WHAT TO DO ▸
Which lines of the records contain the word "eResp"? Show each of them.

DATA FOR THIS TASK ▸
▬▬▬▬▬▬▬▬▬▬
--- src/rtl/bsg_idiv_arb_if.sv ---
// rtl/bsg_idiv_arb_if.sv - client and divider handshake bundle for bsg_idiv_arb
//
// Purpose: carries every request/response/divider signal of bsg_idiv_arb.
// Signal names keep the arbiter's point of view (_i = into the arbiter).
//   client side : v_i, dividend_i, divisor_i, signed_div_i -> ready_and_o
//                 v_o, quotient_o, remainder_o            <- yumi_i
//   divider side: div_v_o, div_dividend_o, div_divisor_o, div_signed_o <- div_ready_and_i
//                 div_v_i, div_quotient_i, div_remainder_i -> div_yumi_o
// Modports: master = the arbiter, slave = clients plus divider.
interface bsg_idiv_arb_if #(
  parameter int els_p   = 4,
  parameter int width_p = 32
);
  logic [els_p-1:0]         v_i;
  logic [els_p*width_p-1:0] dividend_i;
  logic [els_p*width_p-1:0] divisor_i;
  logic [els_p-1:0]         signed_div_i;
  logic [els_p-1:0]         ready_and_o;
  logic [els_p-1:0]         v_o;
  logic [width_p-1:0]       quotient_o;
  logic [width_p-1:0]       remainder_o;
  logic [els_p-1:0]         yumi_i;

  logic                     div_v_o;
  logic [width_p-1:0]       div_dividend_o;
  logic [width_p-1:0]       div_divisor_o;
  logic                     div_signed_o;
  logic                     div_ready_and_i;
  logic                     div_v_i;
  logic [width_p-1:0]       div_quotient_i;
  logic [width_p-1:0]       div_remainder_i;
  logic                     div_yumi_o;

  modport master (
    input  v_i, dividend_i, divisor_i, signed_div_i, yumi_i,
           div_ready_and_i, div_v_i, div_quotient_i, div_remainder_i,
    output ready_and_o, v_o, quotient_o, remainder_o,
           div_v_o, div_dividend_o, div_divisor_o, div_signed_o, div_yumi_o
  );

  modport slave (
    output v_i, dividend_i, divisor_i, signed_div_i, yumi_i,
           div_ready_and_i, div_v_i, div_quotient_i, div_remainder_i,
    input  ready_and_o, v_o, quotient_o, remainder_o,
           div_v_o, div_dividend_o, div_divisor_o, div_signed_o, div_yumi_o
  );
endinterface

--- src/rtl/bsg_idiv_arb.sv ---
// rtl/bsg_idiv_arb.sv - round-robin sharing of one iterative divider among els_p clients
//
// Purpose: grants one client at a time (round-robin from rr_ptr), registers its
// operands, issues them to the divider, latches the result and returns it to
// the owning client only.
// Ports:
//   clk_i          clock, posedge
//   reset_n_i      asynchronous active-low reset (shared with the divider)
//   bus            bsg_idiv_arb_if.master, client and divider handshakes
//   busy_cycles_o  (BSG_IDIV_ARB_PERF_EN only) saturating count of non-idle cycles
//   ops_done_o     (BSG_IDIV_ARB_PERF_EN only) saturating count of consumed results
// Optional feature macro: BSG_IDIV_ARB_PERF_EN
module bsg_idiv_arb #(
  parameter int els_p   = 4,
  parameter int width_p = 32
) (
  input  logic        clk_i,
  input  logic        reset_n_i,
`ifdef BSG_IDIV_ARB_PERF_EN
  output logic [31:0] busy_cycles_o,
  output logic [31:0] ops_done_o,
`endif
  bsg_idiv_arb_if.master bus
);
  localparam int lg_els_lp = $clog2(els_p);
  // one extra bit so rr_ptr + offset never overflows before the wrap
  localparam int cand_w_lp = lg_els_lp + 1;

  typedef enum logic [1:0] {eIdle, eIssue, eWait, eResp} state_e;

  state_e                 state;
  logic [lg_els_lp-1:0]   rr_ptr;
  logic [lg_els_lp-1:0]   tag;
  logic [width_p-1:0]     dividend;
  logic [width_p-1:0]     divisor;
  logic                   signed_sel;
  logic [width_p-1:0]     quotient;
  logic [width_p-1:0]     remainder;
  logic                   div_v;
  logic [els_p-1:0]       v_res;

  logic                   grant_found;
  logic [lg_els_lp-1:0]   grant_idx;
  logic [cand_w_lp-1:0]   cand;
  logic [els_p-1:0]       grant;

  // First requester at or after rr_ptr, wrapping modulo els_p (works for
  // non-power-of-two els_p because the wrap is an explicit subtract).
  always_comb begin
    grant_found = 1'b0;
    grant_idx   = '0;
    cand        = '0;
    for (int i = 0; i < els_p; i++) begin
      cand = cand_w_lp'(rr_ptr) + cand_w_lp'(i);
      if (cand >= cand_w_lp'(els_p)) cand = cand - cand_w_lp'(els_p);
      if (!grant_found && bus.v_i[cand[lg_els_lp-1:0]]) begin
        grant_found = 1'b1;
        grant_idx   = cand[lg_els_lp-1:0];
      end
    end
  end

  // Grant is gated by reset so every output reads 0 while reset is held.
  always_comb begin
    grant = '0;
    if (reset_n_i && (state == eIdle) && grant_found) grant[grant_idx] = 1'b1;
  end

  always_ff @(posedge clk_i or negedge reset_n_i) begin
    if (!reset_n_i) begin
      state      <= eIdle;
      rr_ptr     <= '0;
      tag        <= '0;
      dividend   <= '0;
      divisor    <= '0;
      signed_sel <= 1'b0;
      quotient   <= '0;
      remainder  <= '0;
      div_v      <= 1'b0;
      v_res      <= '0;
    end else begin
      unique case (state)
        eIdle: begin
          if (grant_found) begin
            dividend   <= bus.dividend_i[grant_idx*width_p +: width_p];
            divisor    <= bus.divisor_i[grant_idx*width_p +: width_p];
            signed_sel <= bus.signed_div_i[grant_idx];
            tag        <= grant_idx;
            div_v      <= 1'b1;
            state      <= eIssue;
          end
        end
        eIssue: begin
          if (bus.div_ready_and_i) begin
            div_v <= 1'b0;
            state <= eWait;
          end
        end
        eWait: begin
          if (bus.div_v_i) begin
            quotient  <= bus.div_quotient_i;
            remainder <= bus.div_remainder_i;
            v_res     <= {{(els_p-1){1'b0}}, 1'b1} << tag;
            state     <= eResp;
          end
        end
        eResp: begin
          // only the owner's consume matters; other yumi bits are ignored
          if (bus.yumi_i[tag]) begin
            v_res  <= '0;
            rr_ptr <= (tag == lg_els_lp'(els_p - 1)) ? '0 : tag + 1'b1;
            state  <= eIdle;
          end
        end
        default: state <= eIdle;
      endcase
    end
  end

  assign bus.ready_and_o    = grant;
  assign bus.v_o            = v_res;
  assign bus.quotient_o     = quotient;
  assign bus.remainder_o    = remainder;
  assign bus.div_v_o        = div_v;
  assign bus.div_dividend_o = dividend;
  assign bus.div_divisor_o  = divisor;
  assign bus.div_signed_o   = signed_sel;
  assign bus.div_yumi_o     = (state == eWait) & bus.div_v_i;

`ifdef BSG_IDIV_ARB_PERF_EN
  logic [31:0] busy_cnt;
  logic [31:0] ops_cnt;

  always_ff @(posedge clk_i or negedge reset_n_i) begin
    if (!reset_n_i) begin
      busy_cnt <= '0;
      ops_cnt  <= '0;
    end else begin
      if ((state != eIdle) && (busy_cnt != '1)) busy_cnt <= busy_cnt + 32'd1;
      if ((state == eResp) && bus.yumi_i[tag] && (ops_cnt != '1)) ops_cnt <= ops_cnt + 32'd1;
    end
  end

  assign busy_cycles_o = busy_cnt;
  assign ops_done_o    = ops_cnt;
`endif
endmodule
▬▬▬▬▬▬▬▬▬▬
RESULT ▸
  typedef enum logic [1:0] {eIdle, eIssue, eWait, eResp} state_e;
            state     <= eResp;
        eResp: begin
      if ((state == eResp) && bus.yumi_i[tag] && (ops_cnt != '1)) ops_cnt <= ops_cnt + 32'd1;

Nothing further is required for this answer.